Por Portal A12 Em Comportamento

Inteligência emocional e motivação

A inteligência emocional é o que nos guia para alcançar nossos objetivos. Sua base é composta pela compreensão de nossos sentimentos; nossa forma de entender o que sentimos, de lidar com as emoções e evitar conflitos. Sem ela, há desequilíbrio. A vida é feita de relacionamentos, troca de favores e contato interpessoal. Por isso, é preciso ter foco: saber ser sensato e praticar a afetividade diariamente.

Já a motivação pessoal está diretamente ligada com a motivação diária, sendo ela um ato exclusivamente solidário. Solidário porque, quando se dá alegria e força de vontade ao próximo, recebe-se de volta. É como em um jogo de tênis, onde os dois adversários, inimigos ou não, respondem à bola que acabou se ler lançada. Quando um dos adversários está animado, ele motiva o jogo, e deixa o outro motivado também. O mesmo pode acontecer se um dos dois está desanimado, transformando o jogo em um duelo pacato.

Não que as relações precisem ser como um duelo. Mas precisa ter ambição, coragem e domínio das técnicas para se “manter” no jogo da vida.  Quando desestabilizamos, deixamos que nossas emoções instáveis reflitam nos estudos, no trabalho e nas relações pessoais. Transformamos nosso cotidiano e, às vezes, afetamos até quem está próximo para nos apoiar.

Compreender o processo de nossa relação com a motivação pessoal e a inteligência emocional é fundamental para nos transformar como seres humanos. E isso não é tão difícil quanto parece: basta refletirmos diariamente e agirmos de forma sensata.
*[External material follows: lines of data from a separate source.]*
$ cat src/core/vcode_pkg.sv
package vcode_pkg;

	// ------------------------------------------------------------------
	// code and level layout
	// ------------------------------------------------------------------
	localparam int          CODE_W      = 6;
	localparam int          LEVEL_W     = 8;
	localparam logic [5:0]  LOWEST_CODE = 6'h14;  // code of the lowest level
	localparam logic [5:0]  OFF_CODE_A  = 6'h3f;  // all ones
	localparam logic [5:0]  OFF_CODE_B  = 6'h3e;  // all ones, half step clear
	localparam logic [6:0]  WRAP_BASE   = 7'h52;  // past the wrap, minus off
	localparam logic [7:0]  BASE_LEVEL  = 8'h43;  // lowest level, 12.5mV units
	localparam logic [7:0]  ZERO_LEVEL  = 8'h00;
	localparam logic [7:0]  ONE_STEP    = 8'h01;

	// ------------------------------------------------------------------
	// timing counts, in switching cycles unless named otherwise
	// ------------------------------------------------------------------
	localparam int          CLK_PERIOD_NS     = 50;
	localparam logic [2:0]  STROBES_PER_CYCLE = 3'h6;
	localparam logic [2:0]  LAST_MID_STROBE   = 3'h5;
	localparam int          SS_DELAY_CYCLES   = 64;
	localparam int          SS_STEP_CYCLES    = 16;
	localparam logic [1:0]  OFF_DELAY_CYCLES  = 2'h2;
	localparam int          CYC_W             = 7;

	// ------------------------------------------------------------------
	// stepper states
	// ------------------------------------------------------------------
	typedef enum logic [2:0] {
		ST_OFF,
		ST_DELAY,
		ST_RAMP,
		ST_RUN,
		ST_WAIT,
		ST_OFF_PEND
	} stepper_state_type;

	// off request decode
	function automatic logic is_off_code(input logic [5:0] code);
		is_off_code = (code == OFF_CODE_A) || (code == OFF_CODE_B);
	endfunction

	// code to level in 12.5mV units; codes wrap downward from LOWEST_CODE
	function automatic logic [7:0] decode_level(input logic [5:0] code);
		logic [6:0] idx;
		idx = 7'h00;
		if (code <= LOWEST_CODE) begin
			idx = {1'b0, LOWEST_CODE} - {1'b0, code};
		end else begin
			idx = WRAP_BASE - {1'b0, code};
		end
		decode_level = BASE_LEVEL + {1'b0, idx};
	endfunction

endpackage

$ cat src/core/cycle_strobe_gen.sv
`timescale 1ns/10ps
// measures the switching cycle and spreads six sampling strobes over it
module cycle_strobe_gen #(
	parameter int CNT_W = 16
) (
	// clock and reset
	input  wire logic             mclk_in,
	input  wire logic             sys_rst_in,
	// pulse termination event, one cycle
	input  wire logic             cycle_event_in,
	// timing outputs
	output logic                  sample_strobe_out,
	output logic                  period_valid_out,
	output logic [CNT_W-1:0]      half_period_out
);

	typedef struct packed {
		logic [CNT_W-1:0] cnt;
		logic [CNT_W-1:0] period;
		logic [CNT_W+2:0] acc;
		logic [2:0]       mid;
		logic             seen;
		logic             valid;
		logic             strobe;
	} timer_state_type;

	timer_state_type q;
	timer_state_type d;
	logic [CNT_W+2:0] acc_next;

	// ------------------------------------------------------------------
	// next state
	// ------------------------------------------------------------------
	// the accumulator adds six per clock and wraps at the period, so the
	// strobes stay evenly spaced without a divider
	always_comb begin
		d = q;
		d.strobe = 1'b0;
		acc_next = q.acc + {{CNT_W{1'b0}}, vcode_pkg::STROBES_PER_CYCLE};
		if (cycle_event_in) begin
			d.period = q.cnt + {{(CNT_W-1){1'b0}}, 1'b1};
			d.cnt    = '0;
			d.acc    = '0;
			d.mid    = 3'h0;
			d.seen   = 1'b1;
			d.valid  = q.seen;  // first event only opens the window
			d.strobe = q.seen;
		end else begin
			if (q.cnt != {CNT_W{1'b1}}) begin
				d.cnt = q.cnt + {{(CNT_W-1){1'b0}}, 1'b1};
			end
			// cap mid-cycle strobes at five so each cycle has exactly six
			if (q.valid && q.mid < vcode_pkg::LAST_MID_STROBE) begin
				if (acc_next >= {3'h0, q.period}) begin
					d.acc    = acc_next - {3'h0, q.period};
					d.mid    = q.mid + 3'h1;
					d.strobe = 1'b1;
				end else begin
					d.acc = acc_next;
				end
			end
		end
	end

	// ------------------------------------------------------------------
	// state register
	// ------------------------------------------------------------------
	always_ff @(posedge mclk_in or posedge sys_rst_in) begin
		if (sys_rst_in) begin
			q <= '0;
		end else begin
			q <= d;
		end
	end

	assign sample_strobe_out = q.strobe;
	assign period_valid_out  = q.valid;
	assign half_period_out   = q.period >> 1;

endmodule // cycle_strobe_gen

$ cat src/core/voltage_code_dac_stepper.sv
`timescale 1ns/10ps
module voltage_code_dac_stepper #(
	parameter int CNT_W = 16
) (
	// clock and reset
	input  wire logic        mclk_in,
	input  wire logic        sys_rst_in,
	// code pins from the processor
	input  wire logic        code_bit4_in,
	input  wire logic        code_bit3_in,
	input  wire logic        code_bit2_in,
	input  wire logic        code_bit1_in,
	input  wire logic        code_bit0_in,
	input  wire logic        half_step_bit_in,
	// phase one pwm, falling edge marks pulse termination
	input  wire logic        phase_one_output_in,
	// reference and status
	output logic [7:0]       reference_level_out,
	output logic [7:0]       target_level_out,
	output logic             shutdown_out,
	output logic             soft_start_out,
	output logic             regulating_out,
	output logic             step_wait_out
);

	// ------------------------------------------------------------------
	// state
	// ------------------------------------------------------------------
	typedef struct packed {
		logic [6:0]                    sync1;
		logic [6:0]                    sync2;
		logic                          phase_prev;
		vcode_pkg::stepper_state_type  st;
		logic [7:0]                    level;
		logic [7:0]                    target;
		logic                          dir_up;
		logic [CNT_W-1:0]              wait_cnt;
		logic [vcode_pkg::CYC_W-1:0]   cyc_cnt;
		logic [1:0]                    off_cnt;
	} stepper_reg_type;

	// the code pins idle high through their pull-ups, so the synchroniser
	// resets to the off code and reset never invents a wake-up request
	localparam stepper_reg_type Q_RESET = '{
		sync1   : {1'b0, vcode_pkg::OFF_CODE_A},
		sync2   : {1'b0, vcode_pkg::OFF_CODE_A},
		st      : vcode_pkg::ST_OFF,
		default : '0
	};

	stepper_reg_type q;
	stepper_reg_type d;

	logic             cycle_event;
	logic             strobe;
	logic             period_valid;
	logic [CNT_W-1:0] half_period;
	logic [5:0]       code_now;
	logic             code_off;
	logic [7:0]       code_level;
	logic             far_up;
	logic             far_down;

	// ------------------------------------------------------------------
	// cycle timing
	// ------------------------------------------------------------------
	// pulse termination is the falling edge of the synchronised phase one
	assign cycle_event = q.phase_prev & ~q.sync2[6];

	cycle_strobe_gen #(
		.CNT_W (CNT_W)
	) u_timer (
		.mclk_in           (mclk_in),
		.sys_rst_in        (sys_rst_in),
		.cycle_event_in    (cycle_event),
		.sample_strobe_out (strobe),
		.period_valid_out  (period_valid),
		.half_period_out   (half_period)
	);

	// ------------------------------------------------------------------
	// code decode from the second synchroniser stage only
	// ------------------------------------------------------------------
	assign code_now   = q.sync2[5:0];
	assign code_off   = vcode_pkg::is_off_code(code_now);
	assign code_level = vcode_pkg::decode_level(code_now);

	// more than one step away from the present reference
	assign far_up   = code_level > (q.level + vcode_pkg::ONE_STEP);
	assign far_down = (code_level + vcode_pkg::ONE_STEP) < q.level;

	// ------------------------------------------------------------------
	// next state
	// ------------------------------------------------------------------
	always_comb begin
		d = q;
		// two flops on every pin before any logic reads it
		d.sync1 = {phase_one_output_in, code_bit4_in, code_bit3_in,
			code_bit2_in, code_bit1_in, code_bit0_in,
			half_step_bit_in};
		d.sync2      = q.sync1;
		d.phase_prev = q.sync2[6];

		// outside ST_OFF the requested code is only taken at the sampling strobes; an off
		// code leaves the last level in place
		if (strobe && !code_off) begin
			d.target = code_level;
		end

		case (q.st)
			vcode_pkg::ST_OFF: begin
				// pwm is parked here, so the code is watched directly
				// rather than waiting for strobes that may never come
				d.level   = vcode_pkg::ZERO_LEVEL;
				d.cyc_cnt = '0;
				if (!code_off) begin
					d.target = code_level;
					d.st     = vcode_pkg::ST_DELAY;
				end
			end
			vcode_pkg::ST_DELAY: begin
				if (cycle_event) begin
					if (q.cyc_cnt == vcode_pkg::CYC_W'(
						vcode_pkg::SS_DELAY_CYCLES - 1)) begin
						d.cyc_cnt = '0;
						d.st      = vcode_pkg::ST_RAMP;
					end else begin
						d.cyc_cnt = q.cyc_cnt + 1'b1;
					end
				end
			end
			vcode_pkg::ST_RAMP: begin
				// linear climb from zero, one unit per fixed cycle count
				if (cycle_event) begin
					if (q.cyc_cnt == vcode_pkg::CYC_W'(
						vcode_pkg::SS_STEP_CYCLES - 1)) begin
						d.cyc_cnt = '0;
						if (q.level + vcode_pkg::ONE_STEP >= q.target) begin
							d.level = q.target;
							d.st    = vcode_pkg::ST_RUN;
						end else begin
							d.level = q.level + vcode_pkg::ONE_STEP;
						end
					end else begin
						d.cyc_cnt = q.cyc_cnt + 1'b1;
					end
				end
			end
			vcode_pkg::ST_RUN: begin
				if (strobe && period_valid && !code_off) begin
					if (far_up) begin
						d.level = q.level + vcode_pkg::ONE_STEP;
					end else if (far_down) begin
						d.level = q.level - vcode_pkg::ONE_STEP;
					end else if (code_level != q.level) begin
						d.dir_up   = code_level > q.level;
						d.wait_cnt = '0;
						d.st       = vcode_pkg::ST_WAIT;
					end
				end
			end
			vcode_pkg::ST_WAIT: begin
				d.wait_cnt = q.wait_cnt + 1'b1;
				// a reversal or a return to the level cancels the step
				if ((q.dir_up && q.target <= q.level) ||
					(!q.dir_up && q.target >= q.level)) begin
					d.st = vcode_pkg::ST_RUN;
				end else if (q.wait_cnt + 1'b1 >= half_period) begin
					d.st = vcode_pkg::ST_RUN;
					if (q.dir_up) begin
						d.level = q.level + vcode_pkg::ONE_STEP;
					end else begin
						d.level = q.level - vcode_pkg::ONE_STEP;
					end
				end
			end
			vcode_pkg::ST_OFF_PEND: begin
				// hold the reference two cycles before shutting down; a
				// normal code in the meantime does not cancel the shutdown
				if (cycle_event) begin
					if (q.off_cnt + 2'h1 == vcode_pkg::OFF_DELAY_CYCLES) begin
						d.st    = vcode_pkg::ST_OFF;
						d.level = vcode_pkg::ZERO_LEVEL;
					end else begin
						d.off_cnt = q.off_cnt + 2'h1;
					end
				end
			end
			default: begin
				d.st = vcode_pkg::ST_OFF;
			end
		endcase

		// an off code taken at a strobe overrides any active state
		if (strobe && code_off && q.st != vcode_pkg::ST_OFF &&
			q.st != vcode_pkg::ST_OFF_PEND) begin
			d.off_cnt = 2'h0;
			d.st      = vcode_pkg::ST_OFF_PEND;
		end
	end

	// ------------------------------------------------------------------
	// state register
	// ------------------------------------------------------------------
	always_ff @(posedge mclk_in or posedge sys_rst_in) begin
		if (sys_rst_in) begin
			q <= Q_RESET;
		end else begin
			q <= d;
		end
	end

	// ------------------------------------------------------------------
	// outputs
	// ------------------------------------------------------------------
	assign reference_level_out = q.level;
	assign target_level_out    = q.target;
	assign shutdown_out        = (q.st == vcode_pkg::ST_OFF);
	assign soft_start_out      = (q.st == vcode_pkg::ST_DELAY) ||
		(q.st == vcode_pkg::ST_RAMP);
	assign regulating_out      = (q.st == vcode_pkg::ST_RUN) ||
		(q.st == vcode_pkg::ST_WAIT) || (q.st == vcode_pkg::ST_OFF_PEND);
	assign step_wait_out       = (q.st == vcode_pkg::ST_WAIT);

endmodule // voltage_code_dac_stepper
Por exemplo: ser emotivo e ficar emocionado são dois aspectos bons, que podem ser considerados positivos para a vida, desde que as emoções sejam fruto de sentimentos saudáveis. Diferente se for por mágoa, tristeza, arrependimento ou pena de si mesmo. Os sentimentos tomam conta do nosso estado de espírito – os bons provocam boas ações, os maus, não, pois impedem o nosso sucesso (profissional, pessoal e emocional). E filtrar o bom e o ruim nem sempre é simples.

Diferenciar os sentimentos reflete em nossas atitudes. Então, a dica da vez é agir com bom senso: em todas as ocasiões cotidianas precisamos refletir, respeitar regras de convivência, sermos participativos, evitarmos situações de conflito e, principalmente, sermos agentes motivadores de mudanças e desenvolvimento.